There is an event named IPO = an initial public offering with a company’s market cap established. Through this process, a company pays an investment bank which is also known as a third party, to use valuation techniques and highly complex formulas to determine a company’s value. They also decide to the public at what price and how many shares they offer. For example, a company with an estimated value of around $100 million might want to distribute 10 million shares at approximately $10 per share.

After a company decides to go public and its shares begin to trade on a stock exchange. After this process, supply and demand determine its share price for the company’s shares in the market. In case of high demand for its shares according to some favorable factors, the price will rise. If the firm’s future growth potential doesn’t seem reasonable, sellers of the stock can decrease its cost.

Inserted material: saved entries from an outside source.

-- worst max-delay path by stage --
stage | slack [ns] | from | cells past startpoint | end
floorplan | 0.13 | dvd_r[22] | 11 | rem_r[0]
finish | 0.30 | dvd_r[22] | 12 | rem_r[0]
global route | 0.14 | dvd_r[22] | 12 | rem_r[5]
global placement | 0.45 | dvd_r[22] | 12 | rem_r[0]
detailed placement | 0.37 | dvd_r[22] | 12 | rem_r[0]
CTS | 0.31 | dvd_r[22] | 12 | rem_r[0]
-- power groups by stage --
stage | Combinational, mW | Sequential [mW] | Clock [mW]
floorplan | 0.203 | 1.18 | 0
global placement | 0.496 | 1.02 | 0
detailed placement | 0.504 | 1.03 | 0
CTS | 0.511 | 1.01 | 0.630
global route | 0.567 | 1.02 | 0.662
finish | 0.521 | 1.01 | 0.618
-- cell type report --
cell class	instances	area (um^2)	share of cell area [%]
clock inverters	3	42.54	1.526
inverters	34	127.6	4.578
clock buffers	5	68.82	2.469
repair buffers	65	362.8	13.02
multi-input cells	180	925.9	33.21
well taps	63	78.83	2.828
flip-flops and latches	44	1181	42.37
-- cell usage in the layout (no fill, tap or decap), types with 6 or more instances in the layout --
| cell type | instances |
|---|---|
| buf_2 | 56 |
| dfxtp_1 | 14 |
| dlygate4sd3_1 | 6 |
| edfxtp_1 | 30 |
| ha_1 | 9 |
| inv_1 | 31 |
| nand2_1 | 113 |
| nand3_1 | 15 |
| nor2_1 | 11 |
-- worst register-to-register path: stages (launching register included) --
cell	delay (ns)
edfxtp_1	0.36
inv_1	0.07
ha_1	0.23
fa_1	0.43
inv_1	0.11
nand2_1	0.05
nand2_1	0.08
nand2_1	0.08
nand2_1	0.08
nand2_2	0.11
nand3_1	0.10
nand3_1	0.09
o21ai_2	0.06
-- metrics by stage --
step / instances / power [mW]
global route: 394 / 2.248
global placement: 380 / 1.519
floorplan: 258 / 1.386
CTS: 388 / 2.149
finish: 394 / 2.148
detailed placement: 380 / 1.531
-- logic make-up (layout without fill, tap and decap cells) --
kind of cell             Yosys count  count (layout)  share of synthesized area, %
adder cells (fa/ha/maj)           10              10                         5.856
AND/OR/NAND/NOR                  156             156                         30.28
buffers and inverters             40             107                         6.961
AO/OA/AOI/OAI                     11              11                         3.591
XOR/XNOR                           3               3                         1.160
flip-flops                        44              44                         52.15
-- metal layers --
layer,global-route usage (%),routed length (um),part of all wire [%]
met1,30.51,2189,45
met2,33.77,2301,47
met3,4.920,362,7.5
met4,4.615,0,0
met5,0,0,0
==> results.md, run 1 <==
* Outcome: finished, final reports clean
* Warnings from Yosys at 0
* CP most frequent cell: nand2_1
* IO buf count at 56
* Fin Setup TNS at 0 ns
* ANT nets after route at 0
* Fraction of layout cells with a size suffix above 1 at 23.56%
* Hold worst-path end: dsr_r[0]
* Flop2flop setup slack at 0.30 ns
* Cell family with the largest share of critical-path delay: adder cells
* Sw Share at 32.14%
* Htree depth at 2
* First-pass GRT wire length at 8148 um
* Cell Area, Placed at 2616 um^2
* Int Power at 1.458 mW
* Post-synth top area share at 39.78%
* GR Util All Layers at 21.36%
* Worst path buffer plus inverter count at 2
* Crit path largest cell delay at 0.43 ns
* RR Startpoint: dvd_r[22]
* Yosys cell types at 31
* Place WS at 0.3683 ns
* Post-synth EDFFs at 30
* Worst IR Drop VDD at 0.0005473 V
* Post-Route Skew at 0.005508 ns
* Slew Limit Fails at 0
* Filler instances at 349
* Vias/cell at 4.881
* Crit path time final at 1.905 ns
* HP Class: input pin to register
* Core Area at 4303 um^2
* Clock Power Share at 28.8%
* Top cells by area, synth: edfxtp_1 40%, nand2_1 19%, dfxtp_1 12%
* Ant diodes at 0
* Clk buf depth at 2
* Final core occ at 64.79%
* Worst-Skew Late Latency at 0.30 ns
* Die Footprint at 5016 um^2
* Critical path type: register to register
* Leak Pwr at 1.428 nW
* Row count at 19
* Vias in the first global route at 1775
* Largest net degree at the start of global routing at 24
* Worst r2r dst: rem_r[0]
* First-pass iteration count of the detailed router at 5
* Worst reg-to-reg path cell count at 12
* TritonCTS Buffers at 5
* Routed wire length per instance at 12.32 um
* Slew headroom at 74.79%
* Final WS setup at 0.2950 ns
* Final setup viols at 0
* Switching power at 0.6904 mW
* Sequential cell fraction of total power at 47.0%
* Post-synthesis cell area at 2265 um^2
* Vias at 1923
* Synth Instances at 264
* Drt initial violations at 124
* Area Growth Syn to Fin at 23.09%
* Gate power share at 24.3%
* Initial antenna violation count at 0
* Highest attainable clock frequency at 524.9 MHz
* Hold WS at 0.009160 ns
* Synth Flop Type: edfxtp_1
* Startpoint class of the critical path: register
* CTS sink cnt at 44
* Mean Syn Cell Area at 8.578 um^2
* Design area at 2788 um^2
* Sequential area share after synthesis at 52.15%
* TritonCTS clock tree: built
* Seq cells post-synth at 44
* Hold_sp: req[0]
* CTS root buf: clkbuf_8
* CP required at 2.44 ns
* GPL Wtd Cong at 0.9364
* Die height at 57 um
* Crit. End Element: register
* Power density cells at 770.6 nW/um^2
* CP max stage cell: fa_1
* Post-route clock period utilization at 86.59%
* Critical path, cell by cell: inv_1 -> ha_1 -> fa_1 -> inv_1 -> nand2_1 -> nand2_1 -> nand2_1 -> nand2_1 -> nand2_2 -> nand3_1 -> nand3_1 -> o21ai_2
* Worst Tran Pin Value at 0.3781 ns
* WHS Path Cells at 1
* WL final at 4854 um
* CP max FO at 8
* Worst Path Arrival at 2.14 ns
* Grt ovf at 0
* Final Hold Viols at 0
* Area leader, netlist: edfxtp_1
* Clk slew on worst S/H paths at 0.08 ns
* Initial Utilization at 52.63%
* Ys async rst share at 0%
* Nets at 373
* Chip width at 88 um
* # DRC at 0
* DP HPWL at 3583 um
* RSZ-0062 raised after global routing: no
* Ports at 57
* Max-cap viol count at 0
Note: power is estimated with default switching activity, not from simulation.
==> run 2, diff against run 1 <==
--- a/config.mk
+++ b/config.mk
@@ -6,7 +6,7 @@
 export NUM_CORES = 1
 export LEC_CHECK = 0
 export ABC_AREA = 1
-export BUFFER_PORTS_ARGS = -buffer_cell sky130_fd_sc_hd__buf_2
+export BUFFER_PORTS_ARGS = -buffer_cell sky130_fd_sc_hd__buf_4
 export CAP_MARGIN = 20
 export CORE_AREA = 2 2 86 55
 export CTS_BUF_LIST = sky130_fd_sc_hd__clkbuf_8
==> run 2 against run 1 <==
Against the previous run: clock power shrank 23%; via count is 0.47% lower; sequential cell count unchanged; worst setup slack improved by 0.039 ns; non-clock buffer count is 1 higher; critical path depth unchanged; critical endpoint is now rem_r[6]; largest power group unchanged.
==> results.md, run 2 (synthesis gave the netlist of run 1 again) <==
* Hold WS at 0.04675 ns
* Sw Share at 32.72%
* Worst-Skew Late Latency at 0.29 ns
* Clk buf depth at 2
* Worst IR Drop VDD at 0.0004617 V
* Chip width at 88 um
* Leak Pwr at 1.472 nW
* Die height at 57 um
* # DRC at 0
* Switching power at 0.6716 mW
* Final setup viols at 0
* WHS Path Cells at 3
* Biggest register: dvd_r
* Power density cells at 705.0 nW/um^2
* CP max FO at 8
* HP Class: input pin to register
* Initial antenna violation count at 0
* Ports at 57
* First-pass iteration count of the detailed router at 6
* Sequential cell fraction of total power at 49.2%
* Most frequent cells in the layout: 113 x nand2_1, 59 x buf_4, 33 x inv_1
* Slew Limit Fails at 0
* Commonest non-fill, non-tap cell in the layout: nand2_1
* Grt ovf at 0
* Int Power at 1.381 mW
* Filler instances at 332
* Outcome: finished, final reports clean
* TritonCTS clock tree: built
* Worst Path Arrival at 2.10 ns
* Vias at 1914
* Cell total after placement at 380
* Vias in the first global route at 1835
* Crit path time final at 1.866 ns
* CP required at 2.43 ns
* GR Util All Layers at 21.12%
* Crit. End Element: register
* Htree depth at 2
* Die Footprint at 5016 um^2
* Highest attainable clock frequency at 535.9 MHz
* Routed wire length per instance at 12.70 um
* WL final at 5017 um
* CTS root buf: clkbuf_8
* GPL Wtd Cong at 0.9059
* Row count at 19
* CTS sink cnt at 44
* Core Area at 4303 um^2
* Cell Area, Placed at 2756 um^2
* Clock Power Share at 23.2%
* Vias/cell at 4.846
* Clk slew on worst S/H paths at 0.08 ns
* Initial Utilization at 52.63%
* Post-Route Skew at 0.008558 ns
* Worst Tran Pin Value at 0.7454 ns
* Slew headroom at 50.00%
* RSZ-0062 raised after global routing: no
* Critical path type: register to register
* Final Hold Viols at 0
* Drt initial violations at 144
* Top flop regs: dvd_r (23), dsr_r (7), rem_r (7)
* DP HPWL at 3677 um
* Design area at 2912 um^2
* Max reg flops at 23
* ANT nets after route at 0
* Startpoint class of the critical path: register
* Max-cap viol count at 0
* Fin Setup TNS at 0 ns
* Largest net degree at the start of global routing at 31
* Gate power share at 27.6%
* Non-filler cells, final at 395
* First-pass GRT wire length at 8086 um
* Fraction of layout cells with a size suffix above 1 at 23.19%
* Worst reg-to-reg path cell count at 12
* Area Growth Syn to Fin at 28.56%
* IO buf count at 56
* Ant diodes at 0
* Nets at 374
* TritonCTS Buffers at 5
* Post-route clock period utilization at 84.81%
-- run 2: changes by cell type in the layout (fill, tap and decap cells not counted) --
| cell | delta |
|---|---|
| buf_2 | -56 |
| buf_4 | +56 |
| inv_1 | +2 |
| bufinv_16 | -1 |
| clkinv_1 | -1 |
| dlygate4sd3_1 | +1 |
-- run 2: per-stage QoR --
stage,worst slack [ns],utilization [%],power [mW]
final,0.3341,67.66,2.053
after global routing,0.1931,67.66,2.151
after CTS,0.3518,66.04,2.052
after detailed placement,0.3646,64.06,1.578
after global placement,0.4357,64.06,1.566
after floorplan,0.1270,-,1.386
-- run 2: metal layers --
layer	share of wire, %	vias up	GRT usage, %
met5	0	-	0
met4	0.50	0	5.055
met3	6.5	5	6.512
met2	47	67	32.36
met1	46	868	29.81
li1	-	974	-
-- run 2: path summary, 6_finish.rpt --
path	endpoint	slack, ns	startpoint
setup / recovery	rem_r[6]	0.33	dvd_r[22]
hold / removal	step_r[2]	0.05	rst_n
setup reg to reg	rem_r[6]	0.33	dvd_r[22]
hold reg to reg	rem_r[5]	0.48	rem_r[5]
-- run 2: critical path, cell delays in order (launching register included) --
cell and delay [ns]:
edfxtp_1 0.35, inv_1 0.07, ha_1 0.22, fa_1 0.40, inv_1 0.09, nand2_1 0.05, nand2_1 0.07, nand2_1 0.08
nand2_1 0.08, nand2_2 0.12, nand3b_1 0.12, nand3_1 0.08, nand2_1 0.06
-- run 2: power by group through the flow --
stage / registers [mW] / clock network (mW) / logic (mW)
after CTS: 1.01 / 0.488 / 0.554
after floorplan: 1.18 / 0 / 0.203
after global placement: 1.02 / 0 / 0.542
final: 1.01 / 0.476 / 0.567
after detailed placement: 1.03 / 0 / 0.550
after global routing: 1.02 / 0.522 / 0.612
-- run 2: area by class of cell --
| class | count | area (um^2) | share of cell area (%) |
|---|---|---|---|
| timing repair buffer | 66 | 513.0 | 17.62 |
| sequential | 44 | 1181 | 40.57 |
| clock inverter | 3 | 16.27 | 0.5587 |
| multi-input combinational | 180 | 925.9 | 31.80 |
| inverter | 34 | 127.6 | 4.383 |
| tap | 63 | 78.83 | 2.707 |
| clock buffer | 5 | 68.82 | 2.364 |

For example, let’s say that Microsoft trades for $71.43 on a particular day and has around 7.8 billion shares. Consider also that the company has a value of around $71.43 x 7.8 billion = $557.154 billion. Let’s take this one step and follow the idea. We can notice that Facebook, which has a $167.45 stock price and 2.38 billion shares (market cap = $396.8 billion), is worth less than a firm with a $71.42 stock price and 7.8 billion shares (market cap = $557.154 billion).

Misunderstandings About Market Capitalization

However, some people often use it to describe a company (for example, terms such as large-cap and small-cap). However, we should note that the market cap can not measure the value of a company’s assets. Only a careful analysis of the fundamentals of the company can do that. Market capitalization is an incomplete way to value a business because the basis of its market price can not fundamentally reflect how much a piece of the company is worth. The market sometimes overvalues or undervalues shares. The market price can only determine how much it is willing to pay for shares and not how much it is worth. 

In addition to that, it measures the price of buying all of a firm’s shares. However, the company’s market cap can not determine the value the company might cost to get in an alliance transaction.

Sometimes people use a market cap synonymously with a firm’s market value. Therefore, it is essential to keep in mind that a market cap applies only to the market value of a company’s assets instead of including its overall market value, including the value of its debt or investments.

The post Market Capitalization and Company’s Stock Price: Explained appeared first on FinanceBrokerage.